Category Archives: High Frequency Trading

“Dark Markets” More Damaging Than High-Frequency Trading?

High-frequency trading is generating a lot of attention since Michael Lewis’ book “Flash Boys” was drawn into the spotlight. Along with it, some in the financial world are trying to turn some of that attention to what they say could be an even bigger problem – “dark markets”. This refers to trading activity that happens outside official exchanges and some claim that so much of it is happening now that official exchange quotes may be meaningless. A broker can fill a customer order via their own collection of customer orders, called “internalizing”, or send them onto another dealer that has a “dark pool”. These orders are matched up outside the public exchanges, never seen by the broader market. This can allow for someone to secretly offload a large number of shares without anyone publicly knowing that unusual trading activity is happening until after the fact. For all the orders taken out of the public exchanges, large or small, this takes away from market liquidity, price transparency, and in some cases momentum. It’s estimated that 40% of US stock trades happen via these “dark pools” and brokers use public exchanges only as a last resort. There are 13 public US exchanges, compared to around 45 dark pools and 200 internalizers. When trades happen outside the public exchange, it is not a matter of record. The fact that there is a buy or sell order does not show up. The trade is only recorded after it’s been executed. That was sort of the point of the dark pools to begin with – being able to trade a large block of stock without upsetting the market. For example, if someone put in a massive million lot order, traders on the sell side could run the price up. While that makes sense, the majority of trade activity going through the dark market are 200 shares or less. The CFA Institute did some research that shows once a given securities trade volume reaches less than half on public exchanges, the price starts to become skewed as the price discovery process is eroded. So far, financial regulators in Canada, Australia, Hong Kong and Europe are looking at ways to cut back on the dark market growth. Whether outrage over high-frequency trading here in the US will eventually bleed over into this practice will be interesting to watch.
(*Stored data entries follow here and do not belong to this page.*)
File: src/rtl/btb_update_ctrl.sv
// BTB write-side controller: takes resolved taken-branch updates, picks a way
// (hit, then invalid, then tree-PLRU victim) and issues a one-cycle array write.

module btb_plru_set (
   input  logic       clk,
   input  logic       rst,
   input  logic       wr_upd,
   input  logic [1:0] wr_way,
   input  logic       fe_upd,
   input  logic [1:0] fe_way,
   output logic [2:0] bits
);
   // bits = {b2,b1,b0}; an access points the tree away from the touched way
   function automatic logic [2:0] touch(input logic [2:0] b, input logic [1:0] w);
      logic [2:0] n;
      n = b;
      case (w)
         2'd0: begin n[0] = 1'b1; n[1] = 1'b1; end
         2'd1: begin n[0] = 1'b1; n[1] = 1'b0; end
         2'd2: begin n[0] = 1'b0; n[2] = 1'b1; end
         default: begin n[0] = 1'b0; n[2] = 1'b0; end
      endcase
      return n;
   endfunction

   // The controller's own write wins over a fetch hit to the same set
   always_ff @(posedge clk or posedge rst) begin
      if (rst)         bits <= 3'b000;
      else if (wr_upd) bits <= touch(bits, wr_way);
      else if (fe_upd) bits <= touch(bits, fe_way);
   end
endmodule

module btb_update_ctrl #(
   parameter int INDEX_WIDTH = 3,
   parameter int TAG_WIDTH   = 16 - 1 - INDEX_WIDTH
) (
   input  logic                   clk,
   input  logic                   rst,
   input  logic                   upd_valid,
   output logic                   upd_ready,
   input  logic [15:0]            upd_pc,
   input  logic [15:0]            upd_target,
   output logic [INDEX_WIDTH-1:0] rd_index,
   input  logic [TAG_WIDTH-1:0]   tag0,
   input  logic [TAG_WIDTH-1:0]   tag1,
   input  logic [TAG_WIDTH-1:0]   tag2,
   input  logic [TAG_WIDTH-1:0]   tag3,
   input  logic [3:0]             valid_in,
   output logic                   wr_en,
   output logic [3:0]             wr_way_en,
   output logic [INDEX_WIDTH-1:0] wr_index,
   output logic [TAG_WIDTH-1:0]   wr_tag,
   output logic [15:0]            wr_target,
   input  logic                   fetch_hit,
   input  logic [INDEX_WIDTH-1:0] fetch_index,
   input  logic [1:0]             fetch_way_sel
);
   localparam int NUM_SETS = 2**INDEX_WIDTH;
   localparam logic [1:0] S_IDLE  = 2'd0;
   localparam logic [1:0] S_READ  = 2'd1;
   localparam logic [1:0] S_WRITE = 2'd2;

   typedef struct packed {
      logic [15:1] pc;
      logic [15:0] target;
   } upd_req_t;

   upd_req_t               req_q;
   logic [1:0]             state;
   logic [1:0]             way_q, way_d;
   logic [INDEX_WIDTH-1:0] idx_q;
   logic [TAG_WIDTH-1:0]   tag_q;
   logic [NUM_SETS-1:0][2:0]           plru;
   logic [3:0][TAG_WIDTH-1:0]          rd_tag;
   logic [3:0]             tag_hit;
   logic [2:0]             set_bits;
   logic                   unused_pc0;

   // PC bit 0 is always zero for aligned instructions
   assign unused_pc0 = upd_pc[0];

   assign idx_q    = req_q.pc[INDEX_WIDTH:1];
   assign tag_q    = req_q.pc[15:16-TAG_WIDTH];
   assign rd_tag   = {tag3, tag2, tag1, tag0};
   assign set_bits = plru[idx_q];

   assign upd_ready = (state == S_IDLE);
   assign rd_index  = (state == S_IDLE) ? upd_pc[INDEX_WIDTH:1] : idx_q;
   assign wr_index  = idx_q;
   assign wr_tag    = tag_q;
   assign wr_target = req_q.target;

   always_comb begin
      for (int w = 0; w < 4; w++) tag_hit[w] = valid_in[w] & (rd_tag[w] == tag_q);
   end

   // Later assignments override: victim < lowest invalid < lowest hit
   always_comb begin
      way_d = set_bits[0] ? {1'b1, set_bits[2]} : {1'b0, set_bits[1]};
      for (int w = 3; w >= 0; w--) if (!valid_in[w]) way_d = 2'(w);
      for (int w = 3; w >= 0; w--) if (tag_hit[w])   way_d = 2'(w);
   end

   always_ff @(posedge clk or posedge rst) begin
      if (rst) begin
         state     <= S_IDLE;
         req_q     <= '0;
         way_q     <= 2'd0;
         wr_en     <= 1'b0;
         wr_way_en <= 4'b0000;
      end else begin
         wr_en     <= 1'b0;
         wr_way_en <= 4'b0000;
         case (state)
            S_IDLE: if (upd_valid) begin
               req_q <= '{pc: upd_pc[15:1], target: upd_target};
               state <= S_READ;
            end
            S_READ: begin
               way_q     <= way_d;
               wr_en     <= 1'b1;
               wr_way_en <= 4'b0001 << way_d;
               state     <= S_WRITE;
            end
            default: state <= S_IDLE;
         endcase
      end
   end

   for (genvar s = 0; s < NUM_SETS; s++) begin : g_set
      btb_plru_set u_plru (
         .clk    (clk),
         .rst    (rst),
         .wr_upd (wr_en && (idx_q == INDEX_WIDTH'(s))),
         .wr_way (way_q),
         .fe_upd (fetch_hit && (fetch_index == INDEX_WIDTH'(s))),
         .fe_way (fetch_way_sel),
         .bits   (plru[s])
      );
   end
endmodule

File: config.mk
export PLATFORM = sky130hd
export DESIGN_NAME = btb_update_ctrl
export DESIGN_NICKNAME = d
export VERILOG_FILES = /design/src/rtl/btb_update_ctrl.sv
export SDC_FILE = /design/constraint.sdc
export NUM_CORES = 1
export LEC_CHECK = 0
export ABC_CLOCK_PERIOD_IN_PS = 2400
export CAP_MARGIN = 25
export CORE_MARGIN = 4
export CORE_UTILIZATION = 46
export DETAILED_ROUTE_END_ITERATION = 12
export GPL_ROUTABILITY_DRIVEN = 0
export GPL_TIMING_DRIVEN = 0
export HOLD_SLACK_MARGIN = 0.15
export PLACE_DENSITY = 0.82
export SLEW_MARGIN = 40
export SYNTH_ARGS = -nofsm -noshare
export SYNTH_HDL_FRONTEND = slang
export SYNTH_HIERARCHICAL = 1
export SYNTH_SLANG_ARGS = --single-unit
File: constraint.sdc
create_clock -name clk -period 2.4 [get_ports clk]
set_input_delay 0.24 -clock clk [delete_from_list [all_inputs] [get_ports clk]]
set_output_delay 0.24 -clock clk [all_outputs]
set_load 0.02 [all_outputs]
Is The Stock Market Rigged?

There has been a lot of buzz early this week in regard to the 60 Minute’s interview with Michael Lewis, author of the book “Flash Boys,” in regard to High Frequency Trading (HFT). If you missed it you can CLICK HERE. One of our readers wrote in with this follow-up: Kevin, I am sure you caught the 60 Minute’s piece on HFT. The one I watched actually described how the RBC beat the HFT’s. Basically he sent his order to the farthest away exchange first and the closest exchange last, so that they all arrived at the same time. By not sending it to the closest exchange first, the HFT’s could not go out to the other exchanges (the HFT’s have faster connections) and lift the offers ahead of him. He then went on to quit his job and start a new exchange where no advantage is there. He also put in 60 km of fiber optic so that any HTF’s originating orders from his exchange had to travel extra distance before it got out from his exchange. I love it!!!! And, he says, he knows it works as the HTF’s asked if there was a back door or if they could pay premiums for a faster hookup/connection. If you really think about it, all these clearing houses/brokers that route (or get paid to route) orders to a specific trading place/exchange, are simply cheating their customers. The real solution is to put all orders onto one exchange again. Then when a live order hits, there is no one racing out to the other exchanges and lifting offers or front running the trades. That original order would simply take all that was offered in the one and only marketplace, because it was ALL “listed” on one exchange. From my perspective, it is good to see this coming out into the open and being discussed. The one good thing that has come from all of this High Frequency Trading is cheaper investment costs for individuals. Never before in history has it been so inexpensive for the average “mom and pop” to invest or trade in the markets. I should note the FBI is now investigating whether the HFT’s are actually breaking the law.